Kai Ryssdal: What might turn out to be the last round of the Doha negotiations on global trade began today in Berlin. The U.S., the European Union, Brazil and India got things going. They’ll be joined later in the week by Japan and Australia.

They’re all trying to salvage five years’ of work that has boiled down to one issue: subsidies that developed countries still insist on paying their farmers.

Commentator Benjamin Barber says it’s time to rethink how we govern global trade.


Benjamin Barber: American business woos Mexican laborers to cross the border illegally and take “American” jobs — and American citizens feel the pain.

Another Doha round comes up and we get pressed again to stop subsidizing agriculture and protecting American workers. No one is applauding. China sends poisoned pet food and lead-painted toys to the United States, and American consumers scream foul play.

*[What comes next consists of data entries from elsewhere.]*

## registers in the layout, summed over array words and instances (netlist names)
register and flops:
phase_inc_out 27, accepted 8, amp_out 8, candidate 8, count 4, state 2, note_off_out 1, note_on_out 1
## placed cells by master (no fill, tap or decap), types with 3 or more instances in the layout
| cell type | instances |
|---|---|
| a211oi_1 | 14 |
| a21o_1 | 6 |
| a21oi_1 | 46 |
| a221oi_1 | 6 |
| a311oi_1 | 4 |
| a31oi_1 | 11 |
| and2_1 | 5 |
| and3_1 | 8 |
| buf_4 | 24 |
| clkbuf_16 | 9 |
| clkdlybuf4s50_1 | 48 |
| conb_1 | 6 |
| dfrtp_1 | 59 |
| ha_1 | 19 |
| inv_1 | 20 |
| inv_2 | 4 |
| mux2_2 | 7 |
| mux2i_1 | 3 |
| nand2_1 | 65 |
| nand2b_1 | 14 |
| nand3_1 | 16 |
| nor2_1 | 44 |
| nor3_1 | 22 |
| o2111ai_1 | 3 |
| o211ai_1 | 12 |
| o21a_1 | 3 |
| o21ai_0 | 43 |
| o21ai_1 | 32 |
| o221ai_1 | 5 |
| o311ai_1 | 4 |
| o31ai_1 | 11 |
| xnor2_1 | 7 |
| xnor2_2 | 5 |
`config.mk`:
```
export PLATFORM = sky130hd
export DESIGN_NAME = hilo_muldiv
export DESIGN_NICKNAME = d
export VERILOG_FILES = /design/src/rtl/mips_pkg.sv /design/src/rtl/md_signfix.sv /design/src/rtl/hilo_muldiv.sv
export SDC_FILE = /design/constraint.sdc
export NUM_CORES = 1
export LEC_CHECK = 0
export CAP_MARGIN = 40
export CORE_UTILIZATION = 54
export CTS_BUF_LIST = sky130_fd_sc_hd__clkbuf_16
export DETAILED_ROUTE_END_ITERATION = 6
export MAX_ROUTING_LAYER = met4
export PLACE_DENSITY = 0.76
export SYNTH_ARGS = -nofsm -noshare
export SYNTH_HDL_FRONTEND = slang
export SYNTH_SLANG_ARGS = --single-unit
```
`constraint.sdc`:
```
create_clock -name clk -period 3.35 [get_ports clk]
set_clock_uncertainty 0.05 [all_clocks]
set_input_delay 0.8375 -clock clk [delete_from_list [all_inputs] [get_ports clk]]
set_output_delay 0.8375 -clock clk [all_outputs]
set_load 0.01 [all_outputs]
```
`src/rtl/mips_pkg.sv`:
```
// Shared MINI-MIPS constants and encodings.
// Used by the HI/LO multiply/divide unit.
package mips_pkg;

  localparam int XLEN  = 32;
  localparam int CNT_W = 5;

  localparam logic [1:0] MD_MULT  = 2'b00;
  localparam logic [1:0] MD_MULTU = 2'b01;
  localparam logic [1:0] MD_DIV   = 2'b10;
  localparam logic [1:0] MD_DIVU  = 2'b11;

  typedef enum logic [1:0] {
    S_IDLE = 2'd0,
    S_RUN  = 2'd1,
    S_FIX  = 2'd2
  } md_state_e;

endpackage

```
`src/rtl/md_signfix.sv`:
```
// Conditional two's-complement negate.
// Gives |x| on operands and restores sign on results.
module md_signfix #(
  parameter int W = 32
) (
  input  logic [W-1:0] val_i,
  input  logic         neg_i,
  output logic [W-1:0] res_o
);

  always_comb begin
    res_o = val_i;
    if (neg_i) res_o = ~val_i + W'(1);
  end

endmodule

```
`src/rtl/hilo_muldiv.sv`:
```
// Iterative mult/div engine owning HI/LO.
// 32 shift-add or restoring steps, then one sign-fix cycle.
module hilo_muldiv #(
  parameter int XLEN  = mips_pkg::XLEN,
  parameter int CNT_W = mips_pkg::CNT_W
) (
  input  logic            clk,
  input  logic            rst,
  input  logic            start,
  input  logic [1:0]      op,
  input  logic [XLEN-1:0] a,
  input  logic [XLEN-1:0] b,
  input  logic            mthi,
  input  logic            mtlo,
  output logic            busy,
  output logic            done,
  output logic [XLEN-1:0] hi,
  output logic [XLEN-1:0] lo
);

  import mips_pkg::*;

  localparam int DW = 2 * XLEN;

  md_state_e state_q, state_d;

  logic [CNT_W-1:0] cnt_q, cnt_d;
  logic             div_q, div_d;
  logic             sa_q, sa_d;
  logic             sb_q, sb_d;
  logic             dz_q, dz_d;
  logic [XLEN-1:0]  araw_q, araw_d;
  logic [XLEN-1:0]  mc_q, mc_d;
  logic [DW-1:0]    acc_q, acc_d;
  logic [XLEN-1:0]  hi_q, hi_d;
  logic [XLEN-1:0]  lo_q, lo_d;
  logic             done_q, done_d;

  logic is_div, is_sgn, sgn_a, sgn_b;
  logic [XLEN-1:0] abs_a, abs_b;

  assign is_div = (op == MD_DIV) || (op == MD_DIVU);
  assign is_sgn = (op == MD_MULT) || (op == MD_DIV);
  assign sgn_a  = is_sgn & a[XLEN-1];
  assign sgn_b  = is_sgn & b[XLEN-1];

  md_signfix #(.W(XLEN)) u_abs_a (
    .val_i(a), .neg_i(sgn_a), .res_o(abs_a)
  );

  md_signfix #(.W(XLEN)) u_abs_b (
    .val_i(b), .neg_i(sgn_b), .res_o(abs_b)
  );

  // One iteration of each engine
  logic [XLEN:0]   mul_sum;
  logic [DW-1:0]   mul_nxt;
  logic [XLEN:0]   rem_sh;
  logic [XLEN:0]   trial;
  logic [DW-1:0]   div_nxt;

  always_comb begin
    mul_sum = {1'b0, acc_q[DW-1:XLEN]} + {1'b0, mc_q};
    if (acc_q[0]) mul_nxt = {mul_sum, acc_q[XLEN-1:1]};
    else          mul_nxt = {1'b0, acc_q[DW-1:1]};
    rem_sh = {acc_q[DW-1:XLEN], acc_q[XLEN-1]};
    trial  = rem_sh - {1'b0, mc_q};
    if (trial[XLEN])
      div_nxt = {rem_sh[XLEN-1:0], acc_q[XLEN-2:0], 1'b0};
    else
      div_nxt = {trial[XLEN-1:0], acc_q[XLEN-2:0], 1'b1};
  end

  logic [DW-1:0]   prod_fix;
  logic [XLEN-1:0] quo_fix, rem_fix;
  logic [XLEN-1:0] res_hi, res_lo;

  md_signfix #(.W(DW)) u_fix_prod (
    .val_i(acc_q), .neg_i(sa_q ^ sb_q), .res_o(prod_fix)
  );

  md_signfix #(.W(XLEN)) u_fix_quo (
    .val_i(acc_q[XLEN-1:0]), .neg_i(sa_q ^ sb_q), .res_o(quo_fix)
  );

  md_signfix #(.W(XLEN)) u_fix_rem (
    .val_i(acc_q[DW-1:XLEN]), .neg_i(sa_q), .res_o(rem_fix)
  );

  always_comb begin
    res_hi = prod_fix[DW-1:XLEN];
    res_lo = prod_fix[XLEN-1:0];
    if (div_q && dz_q) begin
      res_hi = araw_q;
      res_lo = '1;
    end else if (div_q) begin
      res_hi = rem_fix;
      res_lo = quo_fix;
    end
  end

  always_ff @(posedge clk) begin
    if (rst) begin
      state_q <= S_IDLE;
      cnt_q   <= '0;
      div_q   <= 1'b0;
      sa_q    <= 1'b0;
      sb_q    <= 1'b0;
      dz_q    <= 1'b0;
      araw_q  <= '0;
      mc_q    <= '0;
      acc_q   <= '0;
      hi_q    <= '0;
      lo_q    <= '0;
      done_q  <= 1'b0;
    end else begin
      state_q <= state_d;
      cnt_q   <= cnt_d;
      div_q   <= div_d;
      sa_q    <= sa_d;
      sb_q    <= sb_d;
      dz_q    <= dz_d;
      araw_q  <= araw_d;
      mc_q    <= mc_d;
      acc_q   <= acc_d;
      hi_q    <= hi_d;
      lo_q    <= lo_d;
      done_q  <= done_d;
    end
  end

  always_comb begin
    state_d = state_q;
    unique case (state_q)
      S_IDLE:  if (start) state_d = S_RUN;
      S_RUN:   if (cnt_q == '0) state_d = S_FIX;
      S_FIX:   state_d = S_IDLE;
      default: state_d = S_IDLE;
    endcase
  end

  always_comb begin
    cnt_d  = cnt_q;
    div_d  = div_q;
    sa_d   = sa_q;
    sb_d   = sb_q;
    dz_d   = dz_q;
    araw_d = araw_q;
    mc_d   = mc_q;
    acc_d  = acc_q;
    hi_d   = hi_q;
    lo_d   = lo_q;
    done_d = 1'b0;
    unique case (state_q)
      S_IDLE: begin
        if (start) begin
          cnt_d  = CNT_W'(XLEN - 1);
          div_d  = is_div;
          sa_d   = sgn_a;
          sb_d   = sgn_b;
          dz_d   = is_div && (b == '0);
          araw_d = a;
          mc_d   = is_div ? abs_b : abs_a;
          acc_d  = {{XLEN{1'b0}}, (is_div ? abs_a : abs_b)};
        end else begin
          if (mthi) hi_d = a;
          if (mtlo) lo_d = a;
        end
      end
      S_RUN: begin
        acc_d = div_q ? div_nxt : mul_nxt;
        cnt_d = cnt_q - CNT_W'(1);
      end
      S_FIX: begin
        hi_d   = res_hi;
        lo_d   = res_lo;
        done_d = 1'b1;
      end
      default: ;
    endcase
  end

  always_comb begin
    busy = (state_q != S_IDLE);
    done = done_q;
    hi   = hi_q;
    lo   = lo_q;
  end

endmodule

```
==> results by group, run 1 <==
Layout
  • Fin area: a little over 20,000 um^2
  • Most frequent cells in the layout: nand2_1, a21oi_1, buf_4, nor2_1, dfxtp_1
  • Most common cell after layout, fill and taps aside: nand2_1
  • P&R area growth vs syn: 23.9%
  • Layout cells sized above 1: between 10% and 20%
  • Layout net count: between 2,000 and 3,000
  • Filler cell count: 2,641

Setup path
  • WS Path Type: register to register
  • RR Startpoint: mc_q[18]
  • CP required: 3.74 ns
  • Critical path startpoint category: register
  • CP endpoint kind: register
  • Slowest stage delay, CP: about 0.47 ns
  • Worst-case reg-to-reg path depth: 11
  • CP Data Arrival Time: roughly 3.6 ns
  • CP max stage cell: dfxtp_1
  • Slack of the worst reg-to-reg path: between 0.1 and 0.15 ns
  • Crit Path Max Fanout: 9
  • R2R Path End: acc_q[51]
  • CP Cell Sequence: inv_1, ha_1, nand2_1, nor3_1, a221oi_1, nand3_1, mux2_2, buf_4, a211oi_1, a311oi_1, a22o_1

Placed design
  • Pre-CTS WS: -0.501 ns
  • GP Congestion: about 1.1
  • Port Buffer Count: approximately 140
  • HPWL after DPL: approximately 55 mm
  • Area after DPL: around 20,000 um^2

Flow run
  • Max cap viols: 0

Synth
  • Post-Syn Area per Cell: a little over 7 um^2
  • Post-Syn Instances: between 2,000 and 2,500
  • Post-Synth Adder-Cell Area: 5.47%
  • Number of enable flip-flop cells after synthesis: 0
  • Compound-Gate Fraction of Synth Area: 30.8%
  • Post-synthesis xor/xnor area fraction: approximately 7.9%
  • Top_reg_cell synth: dfxtp_1
  • Mux contribution to synthesized area: under 10%
  • Synthesized net count: 2,483
  • Sequential element share of the synthesized area: between 20% and 30%
  • Synth warn: 0
  • Post-Synth Simple-Gate Area: approximately 22%
  • Asr flop ratio synth: 0%
  • #FFs+latches synth: 204
  • Distinct cells, synth: 80
  • Mapped Area: between 15,000 and 20,000 um^2
  • Largest family of logic cells by synthesized area: compound AO/OA/AOI/OAI gates

Floorplan
  • Total Die Area: around 32,000 um^2
  • Starting Density: 54.8%
  • Die height: approximately 180 um
  • Area of the core: ~31,000 um^2
  • Num ports: about 140
  • Chip Width: around 180 um
  • Row Count: 64

Power
  • Worst VDD drop: 482 uV
  • Design Power: slightly above 0.009 W
  • Logic gate share of total power: between 30% and 40%
  • Seq pwr share: 30.4%
  • Sw frac: a little under two fifths
  • Clk pwr share: roughly 31%
  • Leakage: roughly 8 nW
  • Int Pwr: 0.00573 W
  • Power Dens Cells: 448 nW/um^2
  • P_sw: about 0.0036 W

Timing
  • Worst Tran Pin Value: approximately 0.8 ns
  • Setup_tns: 0 ns
  • RSZ-0062 raised after global routing: no
  • Period utilisation layout: a little over nine tenths
  • Max Slew Vio Count: 0
  • Hold slack: approximately 0.40 ns
  • Fin worst setup slack: 0.144 ns
  • Final setup fails: 0
  • Hold Fails Final Rpt: 0
  • Minimum clock period: around 3.2 ns
  • Relative slew slack: about 46%
  • Fmax: 312 MHz

Routing
  • Vias per Instance: between 6 and 7
  • Post-DR wirelength/cell: approximately 24 um
  • 1st-iter DRT viols: around 2,900
  • Router iterations before antenna repair: 6
  • # DRC: 0
  • DRT antenna net count: 0
  • Vias: about 20,000
  • Post-Route WL: just over 70 mm

Global route
  • Initial antenna violation count: 1
  • GRT Util Overall: a little under half
  • Grt ovf: 0
  • Largest net degree at the start of global routing: a little over 80
  • Global-route wire length before repair: 108 mm
  • Vias in the first global route: 18,251

Worst hold path
  • Worst hold path cell count: 2
  • Min-Delay Endpoint: araw_q[7]
  • Worst Hold Class: register to register
  • Min-delay src: araw_q[7]

CTS
  • Clock transition at path regs: 0.06 ns
  • Clk sink count: 204
  • CTS root buf: clkbuf_16
  • Htree depth: 1
  • Clk_lat worst skew: about 0.56 ns
  • Total CTS buffers: 25
  • CTS tree: built
  • Max Root-Sink Buffers: 3
  • Post-CTS setup repair buffer count: 0

Status
  • Outcome: complete, no violations
-- worst max path at each step --
stage                    from        end  slack [ns]  depth (start not counted)
floorplan           acc_q[32]  acc_q[33]        0.09                         12
global placement        a[13]  acc_q[24]       -0.41                          9
detailed placement      a[13]  acc_q[22]       -0.50                         10
CTS                 acc_q[32]  acc_q[61]        0.04                         11
global route         mc_q[26]  acc_q[47]       0.004                         12
finish               mc_q[18]  acc_q[51]        0.14                         11
-- synth_stat cells, types with 31 or more instances --
| master | number | area share, % |
|---|---|---|
| o211ai_1 | 34 | 1.5 |
| nand3_1 | 40 | 1.2 |
| xnor2_1 | 85 | 4.4 |
| mux2i_1 | 53 | 3.2 |
| nor2_1 | 204 | 4.6 |
| a31oi_1 | 31 | 1.2 |
| o221ai_1 | 31 | 1.6 |
| clkbuf_1 | 159 | 3.6 |
| o21ai_0 | 137 | 4.1 |
| xor2_1 | 67 | 3.5 |
| ha_1 | 70 | 5.2 |
| a21oi_1 | 269 | 8.0 |
| nand2_1 | 301 | 6.7 |
| nor3_1 | 64 | 1.9 |
| dfxtp_1 | 204 | 24 |
| inv_1 | 72 | 1.6 |
| a211oi_1 | 72 | 3.2 |
-- flip-flops by register name (all words and copies together) (netlist names), 2 cells and up --
| signal | cells |
|---|---|
| acc_q | 64 |
| araw_q | 32 |
| cnt_q | 5 |
| hi | 32 |
| lo | 32 |
| mc_q | 32 |
| state_q | 2 |
-- layer usage --
metal  GRT usage (%)  share of wire, %  routed length [um]
met4            29.8               8.1                5840
met3            10.9                12                8460
met1            56.7                38               27700
met5               -                 0                   0
met2            66.7                42               30200
-- worst max-delay path: cells and delay by family (launching register included) --
family                     cells  cell delay (ns)
DFF                            1             0.47
AOI/OAI and AO/OA              4             0.69
buffers and inverters          2             0.39
adders and majority gates      1             0.43
muxes                          1             0.40
and+or+nand+nor                3             0.67
-- layout make-up --
cell class                 instances  area, um^2  area share, %
timing repair buffer             386        3280           15.8
antenna                            2        5.00         0.0241
multi-input combinational       1876       11700           56.6
tap                              396         495           2.39
clock buffer                      26         651           3.13
sequential                       204        4090           19.7
inverter                          73         274           1.32
clock inverter                    20         215           1.04
-- power by group through the flow --
stage	clock network, W	logic, W	registers (W)
3_3_place_gp	0	0.00336	0.00285
6_report	0.00291	0.00356	0.00282
2_1_floorplan	0	0.00207	0.00282
4_1_cts	0.00291	0.00343	0.00281
5_1_grt	0.00300	0.00379	0.00284
3_5_place_dp	0	0.00341	0.00286
-- stage by stage --
| step | instances | util, % |
|---|---|---|
| after global routing | 2983 | 67.9 |
| after global placement | 2934 | 64.8 |
| after detailed placement | 2935 | 64.8 |
| final | 2983 | 67.9 |
| after floorplan | 2340 | - |
| after CTS | 2981 | 67.6 |
-- kinds of logic after synthesis --
kind of cell | count (synthesis)
XOR/XNOR | 152
flip-flops | 204
AO/OA/AOI/OAI | 798
buffers and inverters | 260
adder cells (fa/ha/maj) | 72
multiplexers | 57
AND/OR/NAND/NOR | 797
-- what timing repair did --
item                                    4_1_cts  5_1_grt
hold buffers                                  0        0
endpoints found under the setup margin        1       42
gates resized for setup                       1       14
cloned                                        0        0
Power figures use the tool's default switching activity.
==> run 2: changes to the inputs <==
--- a/config.mk
+++ b/config.mk
@@ -6,11 +6,11 @@
 export NUM_CORES = 1
 export LEC_CHECK = 0
 export CAP_MARGIN = 40
-export CORE_UTILIZATION = 54
+export CORE_UTILIZATION = 40
 export CTS_BUF_LIST = sky130_fd_sc_hd__clkbuf_16
 export DETAILED_ROUTE_END_ITERATION = 6
 export MAX_ROUTING_LAYER = met4
-export PLACE_DENSITY = 0.76
+export PLACE_DENSITY = 0.59
 export SYNTH_ARGS = -nofsm -noshare
 export SYNTH_HDL_FRONTEND = slang
 export SYNTH_SLANG_ARGS = --single-unit
==> results by group, run 2 (synthesized netlist as in run 1, its figures left out) <==
Floorplan
  • Num ports: 137 (unchanged)
  • Area of the core: 41,100 um^2 (+34%)
  • Die height: 207 um (+16%)
  • Starting Density: 40.8% (-14 points)
  • Row Count: 74 (+16%)
  • Total Die Area: 42,700 um^2 (+35%)
  • Chip Width: 207 um (+16%)

CTS
  • Htree depth: 1 (unchanged)
  • Clock transition at path regs: 0.06 ns (about the same)
  • Max Root-Sink Buffers: 3 (unchanged)
  • Total CTS buffers: 25 (unchanged)
  • CTS hold repair buffers: 0 (unchanged)
  • Clk sink count: 204 (unchanged)
  • Post-CTS setup repair buffer count: 0 (unchanged)
  • CTS root buf: clkbuf_16
  • Clk_lat worst skew: 0.57 ns (about the same)
  • CTS tree: built

Layout
  • Seq. cell area: 4090 um^2 (about the same)
  • P&R area growth vs syn: 25.8%
  • Layout cells sized above 1: 13.9% (+0.78 points)
  • Most common cell after layout, fill and taps aside: nand2_1
  • Filler cell count: 4,116 (+56%)
  • Final non-filler cell total: 3,140 (+5.3%)
  • Area occupied by multi-input gates: 11,800 um^2 (about the same)
  • Max reg flops: 64 (unchanged)
  • Core Util, Final: 51.3% (-17 points)
  • Layout net count: 2,730 (+0.78%)
  • Most frequent cells in the layout: nand2_1, a21oi_1, buf_4, nor2_1, dfxtp_1
  • Most flop-heavy register: acc_q

Power
  • Int Pwr: 0.00576 W (+0.50%)
  • Worst VDD drop: 395 uV (-18%)
  • Logic gate share of total power: 38.9% (+0.6 points)
  • Clk pwr share: 31.0% (-0.3 points)
  • Seq pwr share: 30.1% (-0.3 points)
  • P_sw: 0.00359 W (+0.73%)
  • Power Dens Cells: 443 nW/um^2 (-0.96%)
  • Sw frac: 38.4% (+0.054 points)
  • Leakage: 8.24 nW (+1.1%)
  • Design Power: 0.00934 W (+0.59%)

Status
  • Outcome: finished, violations left
  • Failing checks: design-rule violations

Timing
  • Fmax: 303 MHz (-3.0%)
  • Hold Fails Final Rpt: 0 (unchanged)
  • Minimum clock period: 3.30 ns (+0.0988 ns)
  • Hold slack: 0.405 ns (+0.00271 ns)
  • Max Slew Vio Count: 0 (unchanged)
  • Period utilisation layout: 98.6% (+2.9 points)
  • Worst Tran Pin Value: 0.790 ns (-0.0205 ns)
  • Final setup fails: 0 (unchanged)
  • Fin worst setup slack: 0.0456 ns (-0.0988 ns)
  • Relative slew slack: 47.2% (+1.7 points)
  • RSZ-0062 raised after global routing: yes

Setup path
  • Top Family by Delay on Critical Path: compound AO/OA/AOI/OAI gates
  • Crit Path Max Fanout: 6 (-3)
  • R2R Path End: acc_q[56]
  • Worst-case reg-to-reg path depth: 12 (+1)
  • CP max stage cell: dfxtp_1
  • CP required: 3.74 ns (about the same)
  • RR Startpoint: mc_q[27]
  • CP endpoint kind: register
  • Slack of the worst reg-to-reg path: 0.05 ns (-0.10 ns)
  • WS Path Type: register to register
  • Critical path startpoint category: register
  • CP Cell Sequence: inv_1, ha_1, nor2_1, a211o_1, a31oi_2, or4_1, and3_1, nand2_1, buf_4, o311ai_1, buf_4, o21ai_0
  • Most used cell, CP: buf_4
  • CP Data Arrival Time: 3.69 ns (+0.09 ns)
  • Slowest stage delay, CP: 0.47 ns (about the same)
  • Crit path buf inv count: 3 (+1)

Worst hold path
  • Worst Hold Class: register to register
  • Min-delay src: lo[9]
  • Worst hold path cell count: 2 (unchanged)
  • Min-Delay Endpoint: lo[9]

Global route
  • Initial antenna violation count: 2 (+1)
  • GRT Util Overall: 36.4% (-9.5 points)
  • Vias in the first global route: 18,415 (+0.90%)
  • Largest net degree at the start of global routing: 67 (-19%)
  • Global-route wire length before repair: 114 mm (+5.7%)
  • Grt ovf: 0 (unchanged)

Placed design
  • Pre-CTS WS: -0.560 ns (-0.0586 ns)
  • HPWL after DPL: 59.7 mm (+8.2%)
  • # placed instances: 3,092 (+5.3%)
  • Port Buffer Count: 136 (unchanged)
  • GP Congestion: 1.01 (-6.1%)

Routing
  • 1st-iter DRT viols: 2,179 (-25%)
  • Vias: 19,442 (-1.6%)
  • Vias per Instance: 6.19 (-6.5%)
  • # DRC: 1 (+1)
  • DRT antenna net count: 0 (unchanged)
  • Post-DR wirelength/cell: 24.3 um (+0.51%)
  • Post-Route WL: 76.4 mm (+5.8%)
  • Router iterations before antenna repair: 7 (+1)

Flow run
  • Max cap viols: 0 (unchanged)
==> run 2: cell count changes in the layout (fill, tap and decap cells not counted), moves of 3 or more <==
cell	previous run	this run
buf_12	4	1
clkinvlp_4	5	1
buf_4	246	266
inv_1	77	74
==> run 2: layout make-up <==
| cell class | instances | area share, % |
|---|---|---|
| Tap cell | 532 | 3.16 |
| Antenna cell | 3 | 0.0356 |
| Clock inverter | 19 | 0.938 |
| Timing Repair Buffer | 407 | 16.3 |
| Sequential cell | 204 | 19.4 |
| Inverter | 73 | 1.30 |
| Multi-Input combinational cell | 1876 | 55.7 |
| Clock buffer | 26 | 3.09 |
==> run 2: routing by layer <==
| metal | vias to the layer above | global-route usage [%] | routed length, um |
|---|---|---|---|
| li1 | 9068 | - | - |
| met1 | 9317 | 47.5 | 32300 |
| met2 | 868 | 54.0 | 33100 |
| met3 | 189 | 6.75 | 6940 |
| met4 | 0 | 17.3 | 4040 |
| met5 | - | - | 0 |
==> run 2: worst max path at each step <==
stage / startpoint / to / slack [ns] / depth (start not counted)
CTS: a[13] / mc_q[24] / 0.002 / 9
global route: mc_q[26] / acc_q[33] / -0.01 / 11
detailed placement: a[13] / mc_q[24] / -0.56 / 9
finish: mc_q[27] / acc_q[56] / 0.05 / 12
floorplan: acc_q[32] / acc_q[33] / 0.09 / 12
global placement: a[13] / mc_q[24] / -0.49 / 9
==> run 2: worst reg2reg max path, delay by kind of cell (launching register included) <==
family                   cells  cell delay [ns]
AO/OA/AOI/OAI                4             1.06
AND/OR/NAND/NOR              4             0.72
buffers and inverters        3             0.49
flip-flops                   1             0.47
adder cells (fa/ha/maj)      1             0.39
==> run 2: repair_timing <==
item,in CTS,in global routing
setup endpoints to repair,1,17
gates resized for setup,2,14
pin swaps,0,0
==> run 2: stage by stage <==
stage | setup TNS [ns] | cell area, um^2
after floorplan | 0 | 16800
after global placement | -9.68 | 20100
after detailed placement | -10.23 | 20200
after CTS | 0 | 21000
after global routing | -0.0103 | 21100
final | 0 | 21100
==> run 2: power groups by stage <==
stage	registers [W]	clock network [W]	logic, W
4_1_cts	0.00281	0.00291	0.00355
5_1_grt	0.00283	0.00303	0.00391
6_report	0.00281	0.00289	0.00364
2_1_floorplan	0.00282	0	0.00207
3_3_place_gp	0.00285	0	0.00350
3_5_place_dp	0.00286	0	0.00353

But wait a minute. Aren’t we champions of the global free market?

Well yes, because we’re the original capitalists who think the invisible hand works better than the heavy hand of government. But no, because our ideology aside, we’ve always looked to a partnership between government and the market. Think the New Deal, the Great Society.

The real American formula is a free market overseen by a free people through free democratic institutions. And that’s where the global marketplace goes wrong. The economy is globalized, but democratic oversight remains national.

So who can regulate the flow of workers across borders the marketplace doesn’t even recognize? Assure that trade negotiations don’t hurt Americans? That pet food doesn’t kill pets? That toys don’t kill children?

Ain’t nobody out there who can. So we have to figure out how to democratize globalization.

The World Trade Organization, the International Monetary Fund and other organizations are state-based. They’re mere extensions of the sovereign systems they represent, and especially of the big powers. Think instead of some sort of minimalist, global democratic body with the real right to regulate trade in capital, goods and labor.

Too utopian? Well, it’s not like the states regulate much today as it is — it’s more or less a global free-for-all, where brute force competes with anarchy. In comparison, utopia, transnational regulation may end up the far better and more sensible alternative.

Ryssdal: Benjamin Barber runs the nonprofit Democracy Collaborative.